> **Given data**:
****

## src/design/rac_pkg.sv

```systemverilog
// Package for the repeater access sequencer.
// Holds item codes, sequencer modes, register indexes and controller/datapath types.
// No dependencies.
package rac_pkg;

  localparam int HISTORY_DEPTH_DEF = 10;

  localparam int CFG_INDEX_W = 3;
  localparam int IN_DATA_W   = 64;
  localparam int IN_USER_W   = 2;
  localparam int OUT_DATA_W  = 16;
  localparam int CFG_DATA_W  = 32;

  localparam int FREQ_W  = 14;
  localparam int MAG_W   = 32;
  localparam int VOL_W   = 16;
  localparam int COUNT_W = 8;
  localparam int ENTRY_W = MAG_W + FREQ_W;

  localparam logic [CFG_INDEX_W-1:0] CFG_SQUELCH   = 3'd0;
  localparam logic [CFG_INDEX_W-1:0] CFG_CENTER    = 3'd1;
  localparam logic [CFG_INDEX_W-1:0] CFG_TOLERANCE = 3'd2;
  localparam logic [CFG_INDEX_W-1:0] CFG_MAG_MIN   = 3'd3;
  localparam logic [CFG_INDEX_W-1:0] CFG_ACCESS    = 3'd4;
  localparam logic [CFG_INDEX_W-1:0] CFG_ANNOUNCE  = 3'd5;
  localparam logic [CFG_INDEX_W-1:0] CFG_HANG      = 3'd6;

  localparam logic signed [VOL_W-1:0] SQUELCH_RST   = -16'sd7680;
  localparam logic [FREQ_W-1:0]       CENTER_RST    = 14'd1750;
  localparam logic [FREQ_W-1:0]       TOLERANCE_RST = 14'd100;
  localparam logic [MAG_W-1:0]        MAG_MIN_RST   = 32'd100000;
  localparam logic [COUNT_W-1:0]      ACCESS_RST    = 8'd2;
  localparam logic [COUNT_W-1:0]      ANNOUNCE_RST  = 8'd3;
  localparam logic [COUNT_W-1:0]      HANG_RST      = 8'd10;

  typedef enum logic [1:0] {
    OP_PEAK   = 2'd0,
    OP_TICK   = 2'd1,
    OP_BUTTON = 2'd2,
    OP_NONE   = 2'd3
  } op_t;

  typedef enum logic [1:0] {
    MODE_IDLE    = 2'd0,
    MODE_WELCOME = 2'd1,
    MODE_REPEAT  = 2'd2,
    MODE_CLOSING = 2'd3
  } mode_t;

  typedef enum logic [1:0] {
    CS_IDLE,
    CS_SCAN,
    CS_DRAIN,
    CS_EXEC
  } ctrl_state_t;

  typedef struct packed {
    logic load;
    logic scan_step;
    logic exec;
  } dp_cmd_t;

  typedef struct packed {
    logic need_scan;
    logic scan_last;
    logic out_free;
  } dp_status_t;

endpackage

```

## src/design/repeater_access_sequencer.sv

```systemverilog
// Top level of the repeater access sequencer: controller plus datapath.
// Depends on rac_pkg, rac_ctrl, rac_datapath (and rac_ram below it).
//
//  channel   | handshake                    | payload
//  ----------+------------------------------+-----------------------------------
//  s_axis    | s_axis_tvalid/s_axis_tready  | tuser operation, tdata item fields
//  m_axis    | m_axis_tvalid/m_axis_tready  | tdata result fields
//  cfg       | cfg_valid/cfg_ready          | cfg_index, cfg_data
//
// A tick on a full ring reads one history entry per cycle from the ring RAM, then
// passes through a drain state and an update state. Other requests go straight to
// the update state. Reset is synchronous; the ring needs no clearing pass.
// A new request is taken while a result waits in the output register; the update
// of the next request waits until that result is taken. cfg_ready is always high.
module repeater_access_sequencer #(
  parameter int HISTORY_DEPTH = rac_pkg::HISTORY_DEPTH_DEF
) (
  input  logic                             clk,
  input  logic                             rst,
  input  logic                             s_axis_tvalid,
  output logic                             s_axis_tready,
  // [13:0] peak_frequency, [45:14] peak_magnitude, [61:46] volume_level,
  // [62] button_level, [63] zero
  input  logic [rac_pkg::IN_DATA_W-1:0]    s_axis_tdata,
  // [1:0] operation
  input  logic [rac_pkg::IN_USER_W-1:0]    s_axis_tuser,
  output logic                             m_axis_tvalid,
  input  logic                             m_axis_tready,
  // [1:0] mode, [2] rx_lamp, [3] tx_lamp, [4] audio_pass, [5] play_start,
  // [6] play_clip, [7] carrier_detect, [8] tone_seen, [15:9] zero
  output logic [rac_pkg::OUT_DATA_W-1:0]   m_axis_tdata,
  input  logic                             cfg_valid,
  output logic                             cfg_ready,
  input  logic [rac_pkg::CFG_INDEX_W-1:0]  cfg_index,
  input  logic [rac_pkg::CFG_DATA_W-1:0]   cfg_data
);
  import rac_pkg::*;

  dp_cmd_t    cmd;
  dp_status_t status;

  assign cfg_ready = 1'b1;

  rac_ctrl u_ctrl (
    .clk           (clk),
    .rst           (rst),
    .s_axis_tvalid (s_axis_tvalid),
    .s_axis_tready (s_axis_tready),
    .cmd           (cmd),
    .status        (status)
  );

  rac_datapath #(
    .HISTORY_DEPTH (HISTORY_DEPTH)
  ) u_datapath (
    .clk           (clk),
    .rst           (rst),
    .cfg_valid     (cfg_valid),
    .cfg_index     (cfg_index),
    .cfg_data      (cfg_data),
    .s_axis_tuser  (s_axis_tuser),
    .s_axis_tdata  (s_axis_tdata),
    .m_axis_tvalid (m_axis_tvalid),
    .m_axis_tready (m_axis_tready),
    .m_axis_tdata  (m_axis_tdata),
    .cmd           (cmd),
    .status        (status)
  );

endmodule

```

## src/design/rac_ram.sv

```systemverilog
// Generic single-port-write, single-port-read RAM with registered read data.
// No dependencies.
module rac_ram #(
  parameter int WIDTH = 8,
  parameter int DEPTH = 16
) (
  input  logic                                     clk,
  input  logic                                     wr_en,
  input  logic [((DEPTH > 1) ? $clog2(DEPTH) : 1)-1:0] wr_addr,
  input  logic [WIDTH-1:0]                         wr_data,
  input  logic [((DEPTH > 1) ? $clog2(DEPTH) : 1)-1:0] rd_addr,
  output logic [WIDTH-1:0]                         rd_data
);

  logic [WIDTH-1:0] mem [DEPTH];

  always_ff @(posedge clk) begin
    if (wr_en) begin
      mem[wr_addr] <= wr_data;
    end
    rd_data <= mem[rd_addr];
  end

endmodule

```

## src/design/rac_datapath.sv

```systemverilog
// Datapath: configuration registers, peak history ring, tone scan, repeater
// state update and output register. Depends on rac_pkg and rac_ram.
module rac_datapath #(
  parameter int HISTORY_DEPTH = rac_pkg::HISTORY_DEPTH_DEF
) (
  input  logic                              clk,
  input  logic                              rst,
  input  logic                              cfg_valid,
  input  logic [rac_pkg::CFG_INDEX_W-1:0]   cfg_index,
  input  logic [rac_pkg::CFG_DATA_W-1:0]    cfg_data,
  input  logic [rac_pkg::IN_USER_W-1:0]     s_axis_tuser,
  input  logic [rac_pkg::IN_DATA_W-1:0]     s_axis_tdata,
  output logic                              m_axis_tvalid,
  input  logic                              m_axis_tready,
  output logic [rac_pkg::OUT_DATA_W-1:0]    m_axis_tdata,
  input  rac_pkg::dp_cmd_t                  cmd,
  output rac_pkg::dp_status_t               status
);
  import rac_pkg::*;

  localparam int AW = (HISTORY_DEPTH > 1) ? $clog2(HISTORY_DEPTH) : 1;
  localparam int FW = $clog2(HISTORY_DEPTH + 1);

  // configuration
  logic signed [VOL_W-1:0] squelch;
  logic [FREQ_W-1:0]       center;
  logic [FREQ_W-1:0]       tolerance;
  logic [MAG_W-1:0]        mag_min;
  logic [COUNT_W-1:0]      access_ticks;
  logic [COUNT_W-1:0]      announce_ticks;
  logic [COUNT_W-1:0]      hang_ticks;

  // captured request
  op_t                     item_op;
  logic [FREQ_W-1:0]       item_freq;
  logic [MAG_W-1:0]        item_mag;
  logic signed [VOL_W-1:0] item_vol;
  logic                    item_btn;

  // architectural state
  mode_t              mode;
  logic [COUNT_W-1:0] tick_count;
  logic               carrier;
  logic [AW-1:0]      head;
  logic [FW-1:0]      fill;
  logic               button_last;
  logic               rx_lamp;
  logic               tx_lamp;
  logic               pass;

  // scan
  logic [AW-1:0]        scan_addr;
  logic                 rd_valid;
  logic [ENTRY_W-1:0]   rd_data;
  logic signed [15:0]   win_lo;
  logic signed [15:0]   win_hi;
  logic                 tone_acc;
  logic                 entry_match;
  logic signed [15:0]   rd_freq;
  logic                 ring_full;

  // next values
  mode_t              mode_next;
  logic [COUNT_W-1:0] count_next;
  logic [COUNT_W-1:0] count_inc;
  logic               carrier_next;
  logic               rx_next;
  logic               tx_next;
  logic               pass_next;
  logic               btn_next;
  logic               start;
  logic               clip;
  logic               tone;

  assign ring_full = (fill == FW'(HISTORY_DEPTH));

  always_ff @(posedge clk) begin
    if (rst) begin
      squelch        <= SQUELCH_RST;
      center         <= CENTER_RST;
      tolerance      <= TOLERANCE_RST;
      mag_min        <= MAG_MIN_RST;
      access_ticks   <= ACCESS_RST;
      announce_ticks <= ANNOUNCE_RST;
      hang_ticks     <= HANG_RST;
    end else if (cfg_valid) begin
      case (cfg_index)
        CFG_SQUELCH:   squelch        <= $signed(cfg_data[VOL_W-1:0]);
        CFG_CENTER:    center         <= cfg_data[FREQ_W-1:0];
        CFG_TOLERANCE: tolerance      <= cfg_data[FREQ_W-1:0];
        CFG_MAG_MIN:   mag_min        <= cfg_data[MAG_W-1:0];
        CFG_ACCESS:    access_ticks   <= cfg_data[COUNT_W-1:0];
        CFG_ANNOUNCE:  announce_ticks <= cfg_data[COUNT_W-1:0];
        CFG_HANG:      hang_ticks     <= cfg_data[COUNT_W-1:0];
        default: ;
      endcase
    end
  end

  always_ff @(posedge clk) begin
    if (cmd.load) begin
      item_op   <= op_t'(s_axis_tuser);
      item_freq <= s_axis_tdata[13:0];
      item_mag  <= s_axis_tdata[45:14];
      item_vol  <= $signed(s_axis_tdata[61:46]);
      item_btn  <= s_axis_tdata[62];
      win_lo    <= $signed({2'b00, center}) - $signed({2'b00, tolerance});
      win_hi    <= $signed({2'b00, center}) + $signed({2'b00, tolerance});
    end
  end

  rac_ram #(
    .WIDTH (ENTRY_W),
    .DEPTH (HISTORY_DEPTH)
  ) u_ring (
    .clk     (clk),
    .wr_en   (cmd.exec && (item_op == OP_PEAK)),
    .wr_addr (head),
    .wr_data ({item_mag, item_freq}),
    .rd_addr (scan_addr),
    .rd_data (rd_data)
  );

  assign rd_freq     = $signed({2'b00, rd_data[FREQ_W-1:0]});
  assign entry_match = (rd_freq > win_lo) && (rd_freq < win_hi)
                       && (rd_data[ENTRY_W-1:FREQ_W] > mag_min);

  always_ff @(posedge clk) begin
    if (rst) begin
      scan_addr <= '0;
      rd_valid  <= 1'b0;
      tone_acc  <= 1'b0;
    end else begin
      rd_valid <= cmd.scan_step;
      if (cmd.load) begin
        scan_addr <= '0;
        tone_acc  <= 1'b0;
      end else begin
        if (cmd.scan_step) begin
          scan_addr <= scan_addr + AW'(1);
        end
        if (rd_valid && entry_match) begin
          tone_acc <= 1'b1;
        end
      end
    end
  end

  assign status.need_scan = (op_t'(s_axis_tuser) == OP_TICK) && ring_full;
  assign status.scan_last = (scan_addr == AW'(HISTORY_DEPTH - 1));
  assign status.out_free  = !m_axis_tvalid || m_axis_tready;

  assign count_inc = tick_count + COUNT_W'(1);

  always_comb begin
    mode_next    = mode;
    count_next   = tick_count;
    carrier_next = carrier;
    rx_next      = rx_lamp;
    tx_next      = tx_lamp;
    pass_next    = pass;
    btn_next     = button_last;
    start        = 1'b0;
    clip         = 1'b0;
    tone         = 1'b0;
    case (item_op)
      OP_TICK: begin
        carrier_next = (item_vol > squelch);
        tone         = tone_acc;
        rx_next      = (mode == MODE_IDLE);
        tx_next      = (mode != MODE_IDLE);
        case (mode)
          MODE_IDLE: begin
            count_next = (tone_acc && carrier_next) ? count_inc : '0;
            if (count_next >= access_ticks) begin
              start      = 1'b1;
              clip       = 1'b1;
              mode_next  = MODE_WELCOME;
              count_next = '0;
            end
          end
          MODE_WELCOME: begin
            count_next = count_inc;
            if (count_inc > announce_ticks) begin
              pass_next  = 1'b1;
              mode_next  = MODE_REPEAT;
              count_next = '0;
            end
          end
          MODE_REPEAT: begin
            count_next = carrier_next ? '0 : count_inc;
            if (count_next > hang_ticks) begin
              pass_next  = 1'b0;
              start      = 1'b1;
              mode_next  = MODE_CLOSING;
              count_next = '0;
            end
          end
          default: begin
            count_next = count_inc;
            if (count_inc > announce_ticks) begin
              pass_next  = 1'b0;
              mode_next  = MODE_IDLE;
              count_next = '0;
            end
          end
        endcase
      end
      OP_BUTTON: begin
        if (!button_last && item_btn) begin
          mode_next = MODE_WELCOME;
        end
        btn_next = item_btn;
      end
      default: ;
    endcase
  end

  always_ff @(posedge clk) begin
    if (rst) begin
      mode          <= MODE_IDLE;
      tick_count    <= '0;
      carrier       <= 1'b0;
      head          <= '0;
      fill          <= '0;
      button_last   <= 1'b1;
      rx_lamp       <= 1'b0;
      tx_lamp       <= 1'b0;
      pass          <= 1'b0;
      m_axis_tvalid <= 1'b0;
    end else begin
      if (m_axis_tready) begin
        m_axis_tvalid <= 1'b0;
      end
      if (cmd.exec) begin
        mode          <= mode_next;
        tick_count    <= count_next;
        carrier       <= carrier_next;
        button_last   <= btn_next;
        rx_lamp       <= rx_next;
        tx_lamp       <= tx_next;
        pass          <= pass_next;
        m_axis_tvalid <= 1'b1;
        if (item_op == OP_PEAK) begin
          head <= (head == AW'(HISTORY_DEPTH - 1)) ? '0 : head + AW'(1);
          if (!ring_full) begin
            fill <= fill + FW'(1);
          end
        end
      end
    end
  end

  // mode, rx, tx, pass, start, clip, carrier, tone
  always_ff @(posedge clk) begin
    if (cmd.exec) begin
      m_axis_tdata <= {7'd0, tone, carrier_next, clip, start, pass_next,
                       tx_next, rx_next, mode_next};
    end
  end

  a_fill_bound: assert property (@(posedge clk) disable iff (rst)
    fill <= FW'(HISTORY_DEPTH))
    else $error("ring fill beyond depth");

  a_head_bound: assert property (@(posedge clk) disable iff (rst)
    head <= AW'(HISTORY_DEPTH - 1))
    else $error("ring head beyond depth");

  a_exec_free: assert property (@(posedge clk) disable iff (rst)
    cmd.exec |-> (!m_axis_tvalid || m_axis_tready))
    else $error("result overwritten before taken");

  a_scan_full: assert property (@(posedge clk) disable iff (rst)
    rd_valid |-> ring_full)
    else $error("scan of a ring that is not full");

endmodule

```

## src/design/rac_ctrl.sv

```systemverilog
// Controller: request handshake and scan sequencing for the datapath.
// Depends on rac_pkg.
module rac_ctrl (
  input  logic                clk,
  input  logic                rst,
  input  logic                s_axis_tvalid,
  output logic                s_axis_tready,
  output rac_pkg::dp_cmd_t    cmd,
  input  rac_pkg::dp_status_t status
);
  import rac_pkg::*;

  ctrl_state_t state;
  ctrl_state_t state_next;

  always_ff @(posedge clk) begin
    if (rst) begin
      state <= CS_IDLE;
    end else begin
      state <= state_next;
    end
  end

  always_comb begin
    state_next    = state;
    s_axis_tready = 1'b0;
    cmd           = '0;
    case (state)
      CS_IDLE: begin
        s_axis_tready = 1'b1;
        if (s_axis_tvalid) begin
          cmd.load   = 1'b1;
          state_next = status.need_scan ? CS_SCAN : CS_EXEC;
        end
      end
      CS_SCAN: begin
        cmd.scan_step = 1'b1;
        if (status.scan_last) begin
          state_next = CS_DRAIN;
        end
      end
      CS_DRAIN: begin
        state_next = CS_EXEC;
      end
      CS_EXEC: begin
        if (status.out_free) begin
          cmd.exec   = 1'b1;
          state_next = CS_IDLE;
        end
      end
      default: state_next = CS_IDLE;
    endcase
  end

  a_scan_end: assert property (@(posedge clk) disable iff (rst)
    (state == CS_SCAN && status.scan_last) |=> state == CS_DRAIN)
    else $error("scan did not end after last entry");

  a_exec_done: assert property (@(posedge clk) disable iff (rst)
    (state == CS_EXEC && status.out_free) |=> state == CS_IDLE)
    else $error("result not issued");

  a_drain_exec: assert property (@(posedge clk) disable iff (rst)
    state == CS_DRAIN |=> state == CS_EXEC)
    else $error("drain not followed by update");

endmodule
```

****

> **What needs to be done**:
Only a number belongs in the answer: the number of lines in the preceding data that hold "result".

> **Solution to this task**:
5